From 045d078aefdf8d5b077485630bfd21b09980d2ec Mon Sep 17 00:00:00 2001
From: "Dr. Stephen Henson" <steve@openssl.org>
Date: Wed, 13 Sep 2017 13:53:03 +0100
Subject: Add RSA-PSS key certificate type.

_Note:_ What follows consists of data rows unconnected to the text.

<file path="config.mk">
export PLATFORM = sky130hd
export DESIGN_NAME = mem_bus_arbiter
export DESIGN_NICKNAME = d
export VERILOG_FILES = /design/src/rtl/mem_bus_arbiter.sv
export SDC_FILE = /design/constraint.sdc
export NUM_CORES = 1
export LEC_CHECK = 0
export BUFFER_PORTS_ARGS = -buffer_cell sky130_fd_sc_hd__buf_2
export CAP_MARGIN = 10
export CORE_AREA = 2 2 124 126
export CTS_CLUSTER_SIZE = 16
export DETAILED_ROUTE_END_ITERATION = 7
export DIE_AREA = 0 0 126 128
export GPL_ROUTABILITY_DRIVEN = 0
export GPL_TIMING_DRIVEN = 0
export PLACE_DENSITY = 0.83
export SLEW_MARGIN = 20
export SYNTH_ARGS = -nofsm -noshare
export SYNTH_HDL_FRONTEND = slang
export SYNTH_SLANG_ARGS = --single-unit
</file>
<file path="constraint.sdc">
create_clock -name clk -period 1.6 [get_ports clk]
set_clock_uncertainty 0.05 [all_clocks]
set_input_delay 0.16 -clock clk [delete_from_list [all_inputs] [get_ports clk]]
set_output_delay 0.16 -clock clk [all_outputs]
set_load 0.05 [all_outputs]
</file>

Recognise RSA-PSS certificate algorithm and add a new certificate
type.

Reviewed-by: Ben Kaduk <kaduk@mit.edu>
(Merged from https://github.com/openssl/openssl/pull/4368)
---
 ssl/t1_lib.c | 2 ++
 1 file changed, 2 insertions(+)

(limited to 'ssl/t1_lib.c')

diff --git a/ssl/t1_lib.c b/ssl/t1_lib.c
index 48c33de64b..ec5b358e28 100644
--- a/ssl/t1_lib.c
+++ b/ssl/t1_lib.c
@@ -799,6 +799,7 @@ static const SIGALG_LOOKUP legacy_rsa_sigalg = {
  */
 static const uint16_t tls_default_sigalg[] = {
     TLSEXT_SIGALG_rsa_pkcs1_sha1, /* SSL_PKEY_RSA */
+    0, /* SSL_PKEY_RSA_PSS_SIGN */
     TLSEXT_SIGALG_dsa_sha1, /* SSL_PKEY_DSA_SIGN */
     TLSEXT_SIGALG_ecdsa_sha1, /* SSL_PKEY_ECC */
     TLSEXT_SIGALG_gostr34102001_gostr3411, /* SSL_PKEY_GOST01 */
@@ -2126,6 +2127,7 @@ int tls1_check_chain(SSL *s, X509 *x, EVP_PKEY *pk, STACK_OF(X509) *chain,
 void tls1_set_cert_validity(SSL *s)
 {
     tls1_check_chain(s, NULL, NULL, NULL, SSL_PKEY_RSA);
+    tls1_check_chain(s, NULL, NULL, NULL, SSL_PKEY_RSA_PSS_SIGN);
     tls1_check_chain(s, NULL, NULL, NULL, SSL_PKEY_DSA_SIGN);
     tls1_check_chain(s, NULL, NULL, NULL, SSL_PKEY_ECC);
     tls1_check_chain(s, NULL, NULL, NULL, SSL_PKEY_GOST01);
-- 
cgit v1.2.3